Retype, word for word, each line between the lines holding "Startpoint Class: flop" and "count at between 100 and 150", inclusive, and leave the rest of the data alone.

[Collection entries]
========
### src/cpu_defs.svh
`ifndef CPU_DEFS_SVH
`define CPU_DEFS_SVH

// ############################################################
// datapath and register file
// ############################################################

`define DATA_W      32      // data word width.
`define GPR_NUM     32      // general registers, r0 reads zero.

// ############################################################
// scratch-pad memory and fetch
// ############################################################

`define SPM_DEPTH   1024    // words.
`define SPM_ADDR_W  10      // log2 of depth.
`define RESET_PC    0       // first fetch, word address.

`endif
### src/cpu_pkg.sv
`include "cpu_defs.svh"

package cpu_pkg;

    // ############################################################
    // datapath types
    // ############################################################

    typedef logic [`DATA_W-1:0]          word_t;
    typedef logic [`DATA_W-3:0]          word_addr_t;   // byte address without bits 1:0.
    typedef logic [`DATA_W-1:0]          byte_addr_t;
    typedef logic [$clog2(`GPR_NUM)-1:0] reg_idx_t;

    // data-side access kind.
    typedef enum logic [1:0] {
        MEM_NONE,
        MEM_LOAD,
        MEM_STORE
    } mem_op_t;

endpackage

### src/gpr.sv
`timescale 1ns/100ps
`include "cpu_defs.svh"

module gpr import cpu_pkg::*; (
    input  logic     clk,
    input  logic     arst_n,
    input  logic     we,
    input  reg_idx_t wr_addr,
    input  word_t    wr_data,
    input  reg_idx_t rd_addr_0,
    input  reg_idx_t rd_addr_1,
    output word_t    rd_data_0,
    output word_t    rd_data_1
);

    word_t regs [`GPR_NUM];

    always_ff @(posedge clk or negedge arst_n) begin
        if (!arst_n) begin
            for (int i = 0; i < `GPR_NUM; i++) begin
                regs[i] <= '0;
            end
        end else if (we && wr_addr != '0) begin
            regs[wr_addr] <= wr_data;          // r0 is never written.
        end
    end

    assign rd_data_0 = (rd_addr_0 == '0) ? '0 : regs[rd_addr_0];
    assign rd_data_1 = (rd_addr_1 == '0) ? '0 : regs[rd_addr_1];

endmodule

### config.mk
export PLATFORM = sky130hd
export DESIGN_NAME = gpr
export DESIGN_NICKNAME = d
export VERILOG_FILES = /design/src/cpu_pkg.sv /design/src/gpr.sv
export VERILOG_INCLUDE_DIRS = /design/src /design/src/src
export SDC_FILE = /design/constraint.sdc
export NUM_CORES = 2
export LEC_CHECK = 0
export BUFFER_PORTS_ARGS = -buffer_cell sky130_fd_sc_hd__buf_2
export CAP_MARGIN = 20
export CORE_ASPECT_RATIO = 0.75
export CORE_UTILIZATION = 45
export DETAILED_ROUTE_END_ITERATION = 7
export PLACE_DENSITY_LB_ADDON = 0.15
export SLEW_MARGIN = 20
export SYNTH_ARGS = -nofsm -noshare
export SYNTH_HDL_FRONTEND = slang
export SYNTH_SLANG_ARGS = --single-unit
### constraint.sdc
create_clock -name clk -period 2.25 [get_ports clk]
set_input_delay 0.3375 -clock clk [delete_from_list [all_inputs] [get_ports clk]]
set_output_delay 0.3375 -clock clk [all_outputs]
set_load 0.01 [all_outputs]
==> Word level (Yosys, flattened, before mapping) <==
Cells that the tools add are included.
{ "op_classes": {"order_cmp": 4, "muxes": 11, "bitwise_logic": 3, "reduce_logical": 5} }
{ "ops": {"columns": ["cell", "count"], "rows": [
  ["bitwise mux 1024 bit", 1],
  ["binary-select mux 32 bit (select 5 bit)", 2],
  ["2-to-1 mux 32 bit", 7],
  ["demux 32 bit (select 5 bit)", 1],
  [">= comparator 6 bit (second input constant)", 3],
  ["NOT 5 -> 6 bit", 3],
  ["zero test 5 bit", 2],
  ["less-than comparator 6 x 1 -> 1 bit (second input constant)", 1],
  ["nonzero test 5 bit", 1],
  ["logical AND 1 bit", 2]
]} }
{ "totals": {"register_bits": 1024, "in_bits": 50, "word_cells": 55} }

==> Logic depth before layout (Yosys ltp) <==
{ "logic_depth": {"word_depth": 6, "ltp_mapped": 7, "depth_no_buf": 4} }

==> Worst setup path before layout <==
No wires, ideal clock.
{ "synth_timing": {"path_kind": "input to output", "startpoint": "in rd_addr_0[0]", "endpoint": "out rd_data_0[0]", "arrival_time_ns": 1.778, "required_ns": 1.913, "setup_slack_ns": 0.135, "stages": 7, "cell_sequence": "buf_2 -> inv_1 -> buf_2 -> buf_2 -> nor2_1 -> a22oi_1 -> a311oi_1"} }
{ "synth_between": {"elab_chain_cells": 5} }
{ "synth_lines": {"columns": ["element", "line", "source"], "rows": [
  ["start: declaration", "gpr.sv:10", "input reg_idx_t rd_addr_0,"],
  ["NOT 5 -> 6 bit (implied by the code)", "gpr.sv:28", "assign rd_data_0 = (rd_addr_0 == '0) ? '0 : regs[rd_addr_0];"],
  ["binary-select mux 32 bit (select 5 bit)", "gpr.sv:28", null],
  ["2-to-1 mux 32 bit (implied by the code) (2 in a row)", "gpr.sv:28", null],
  ["2-to-1 mux 32 bit *", "gpr.sv:28", null],
  ["end: declaration", "gpr.sv:12", "output word_t rd_data_0,"]
]} }
Every way passes the cells marked *; elsewhere a longest branch is shown, timed or not. The select of a mux whose other input is x is not followed.

==> Worst setup path after layout <==
{ "layout_timing": {"startpoint": "reg regs[512] (netlist bit)", "endpoint": "out rd_data_0[0]"} }
{ "layout_between": {"elab_chain_cells": 4} }
{ "layout_lines": {"columns": ["element", "line", "source"], "rows": [
  ["start: declaration", "gpr.sv:16", "word_t regs [`GPR_NUM];"],
  ["start signal: indexed assignment", "gpr.sv:24", "regs[wr_addr] <= wr_data;"],
  ["binary-select mux 32 bit (select 5 bit)", "gpr.sv:28", null],
  ["2-to-1 mux 32 bit (implied by the code) (2 in a row)", "gpr.sv:28", null],
  ["2-to-1 mux 32 bit", "gpr.sv:28", null]
]} }
No other way between the ends. The select of a mux whose other input is x is not followed.

==> impl_results.md <==
* Die Area at between 0.1 and 0.15 mm2
* Endpoints failing setup at between 60 and 70
* Power per Cell Area at around 840 mW/mm2
* Setup CP Type: flop to output port
* Clock tree buffer depth at 3
* Worst reg2reg path startpoint: regs[977]$_DFFE_PN0P_
* Register-to-Register Path Depth at 3
* Family with the most delay on the worst path: multiplexers
* WL/cell at between 30 and 40 um
* Slack of the critical path at -0.625 ns
* Num rows at between 100 and 150
* LEAKAGE at 0.0288 uW
* Worst vdd ir at between 0.5 and 0.6 mV
* Startpoint Class: flop
* Synth top area cells: dfrtp_1 47%, mux2_2 22%, mux4_2 19%, mux2i_1 2.4%, buf_2 1.6%
* DRC viols at 0
* Number of synthesis warnings at 0
* Status: finished, violations left
* Clk root buf: clkbuf_16
* Ports at about 110
* CTS buffer count at between 100 and 150
* Pin count of the biggest net entering global routing at 96
* Most flop-heavy register: regs
* Hold Crit Class: input port to async pin
* Vias per Instance at about 6.7
* Critical path's largest stage delay at about 0.48 ns
* Max FFs per register at about 1,000
* Chip Height at slightly above 300 um
* WL final at just over 200,000 um
* First-pass GRT wire length at slightly below 300,000 um
* Share of the yosys chip area belonging to registers at 0.471
* Worst-path maximum fanout at 3
* Reg-to-reg slack, setup at roughly 1.2 ns
* Area of the core at around 0.12 mm2
* WP data arrival at 2.54 ns
* Syn_nets at ~3,700
* Nets@finish at between 3,000 and 4,000
* GRT Overall Usage at 0.334
* Share of Yosys cell area claimed by the top area cell type at 0.471
* R2R Path End: regs[977]$_DFFE_PN0P_
* Final HPWL DP at approximately 130,000 um
* Clock Sinks at roughly 1,000
* Buffer and inverter count on the worst path at 2
* Mapped Area at between 0.05 and 0.06 mm2
* Max cap viols at 0
* CP Cell Sequence: mux4_2 > mux2_4 > o21ai_4 > a311oi_2 > clkbuf_16 > buf_6
* Post-Syn Instances at 3,621
* Synth unique cells at 35
* Most common cell in the netlist: mux2_2
* Worst slack, placed at -0.762 ns
* Drt pass-1 iters at 5
* CP Capture Type: output port
* EDFF count, synth at 0
* Vias at 37,900
* Post-route ant nets at 0
* Initial antenna violation count at 18
* Clock-pin slew on the worst setup and hold paths at roughly 0.060 ns
* RePlAce Congestion at slightly below 0.9
* Register bit total from synthesis at between 1,000 and 1,500
* DRT iter0 DRCs at slightly below 4,000
* GR Overflow Total at 0
* Slew Limit Fails at 0
* Synth area leader: dfrtp_1
* Latest clock arrival within the worst-skew pair at approximately 0.72 ns
* Slowest stage cell, crit path: mux4_2
* Setup Skew at 0 ns
* Failing checks: negative setup slack
* Top post-synthesis cells by count: 1,046 x mux2_2, 1,024 x dfrtp_1, 448 x mux4_2, 223 x clkbuf_1, 170 x buf_2
* Slew @ Worst Pin at about 0.76 ns
* Final Hold Slack at around 0.17 ns
* H-tree depth at 3
* Biggest regs: regs: 1024 flops
* Min Tclk post-route at roughly 2.9 ns
* Vias in the first global route at about 39,000
* CTS tree: yes
* Initial Utilization at 0.454
* RSZ-0062 raised after global routing: yes
* Die width at between 400 and 500 um
* Final Hold Fails at 0
* Asr flop ratio synth at 1.00
* Syn Area/Cell at roughly 15 um2
* Critical path required time at between 1.5 and 2 ns
* Period utilisation layout at 1.28
* Synthesis-to-finish area growth at 22.6%
* Share of cells above drive strength 1 at 0.640
* TNS Setup at -28.33 ns
* Prevailing post-synth register cell: dfrtp_1
* Worst rel slew slack at 0.492
* Peak Freq at 348 MHz
* Buffers on Ports at 113
[area by class of cell]
cell class | instances | area (um2)
inverter | 2 | 12.5
clock inverter | 34 | 389
multi-input combinational | 2163 | 28800
timing repair buffer | 646 | 6670
sequential | 1024 | 25600
clock buffer | 159 | 3140
tap | 1624 | 2030
antenna | 9 | 22.5
fill | 9383 | 53200
[worst register-to-register path, delay by kind of cell, from the launching register on]
| kind | cells | cell delay [ns] |
|---|---|---|
| DFF | 1 | 0.40 |
| muxes | 1 | 0.26 |
| buffers and inverters | 2 | 0.25 |
[what timing repair did]
| action | CTS | global route |
|---|---|---|
| gates resized for setup | 359 | 97 |
| hold endpoints to repair | 131 | 0 |
| gates cloned | 1 | 0 |
| buffers inserted | 32 | 14 |
| hold buffers | 1 | 0 |
| setup endpoints to repair | 64 | 64 |
| pin swaps | 78 | 60 |
[layer usage]
layer  GRT usage  share of wire
met1       0.465           0.41
met2       0.483           0.43
met3       0.107           0.11
met4       0.138          0.044
met5     0.00534         0.0011
[placed cells by master (no fill, tap or decap), drive strengths merged, types with 2 or more instances in the layout]
cell	count
a211oi	64
a221oi	46
a22oi	64
a311oi	64
and2	2
buf	643
bufinv	7
clkbuf	160
clkinv	20
clkinvlp	4
dfrtp	1024
diode	9
inv	5
mux2	1056
mux2i	128
mux4	448
nand2	49
nand2b	5
nand4b	3
nor2	19
nor2b	71
nor3	3
nor3b	2
o2111ai	18
o21ai	110
or2	2
or3	3
or4	2
[worst max-delay path by stage]
stage / startpoint / end / cells past startpoint
6_report: regs[512]$_DFFE_PN0P_ / rd_data_0[0] / 6
3_5_place_dp: rd_addr_0[1] / rd_data_0[25] / 9
5_1_grt: regs[608]$_DFFE_PN0P_ / rd_data_0[0] / 6
2_1_floorplan: rd_addr_0[0] / rd_data_0[0] / 7
3_3_place_gp: rd_addr_1[1] / rd_data_1[13] / 8
4_1_cts: regs[512]$_DFFE_PN0P_ / rd_data_0[0] / 6
[power by group]
part / switching (uW) / leakage [uW] / internal [uW]
Combinational: 5420 / 0.0139 / 7710
Clock: 7800 / 0.00173 / 10400
Sequential: 2760 / 0.0131 / 21900
[per-stage QoR]
stage | instances | power (uW) | utilization | cell area [um2]
3_5_place_dp | 5430 | 36700 | 0.508 | 61000
4_1_cts | 5640 | 55700 | 0.551 | 66100
6_report | 5661 | 56000 | 0.556 | 66600
5_1_grt | 5654 | 58100 | 0.556 | 66600
3_3_place_gp | 5430 | 35900 | 0.508 | 60900
2_1_floorplan | 3621 | 32000 | - | 54400
[cells by family (layout without fill, tap and decap cells)]
family / Yosys count / in the layout / synth area share
AO/OA/AOI/OAI: 366 / 366 / 0.0484
buffers and inverters: 434 / 841 / 0.0363
flip-flops: 1024 / 1024 / 0.471
multiplexers: 1632 / 1632 / 0.428
other: 0 / 9 / 0
AND/OR/NAND/NOR: 165 / 165 / 0.0161
Note: power is estimated with default switching activity, not from simulation.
========
- **SOLUTION**:
* Startpoint Class: flop
* Synth top area cells: dfrtp_1 47%, mux2_2 22%, mux4_2 19%, mux2i_1 2.4%, buf_2 1.6%
* DRC viols at 0
* Number of synthesis warnings at 0
* Status: finished, violations left
* Clk root buf: clkbuf_16
* Ports at about 110
* CTS buffer count at between 100 and 150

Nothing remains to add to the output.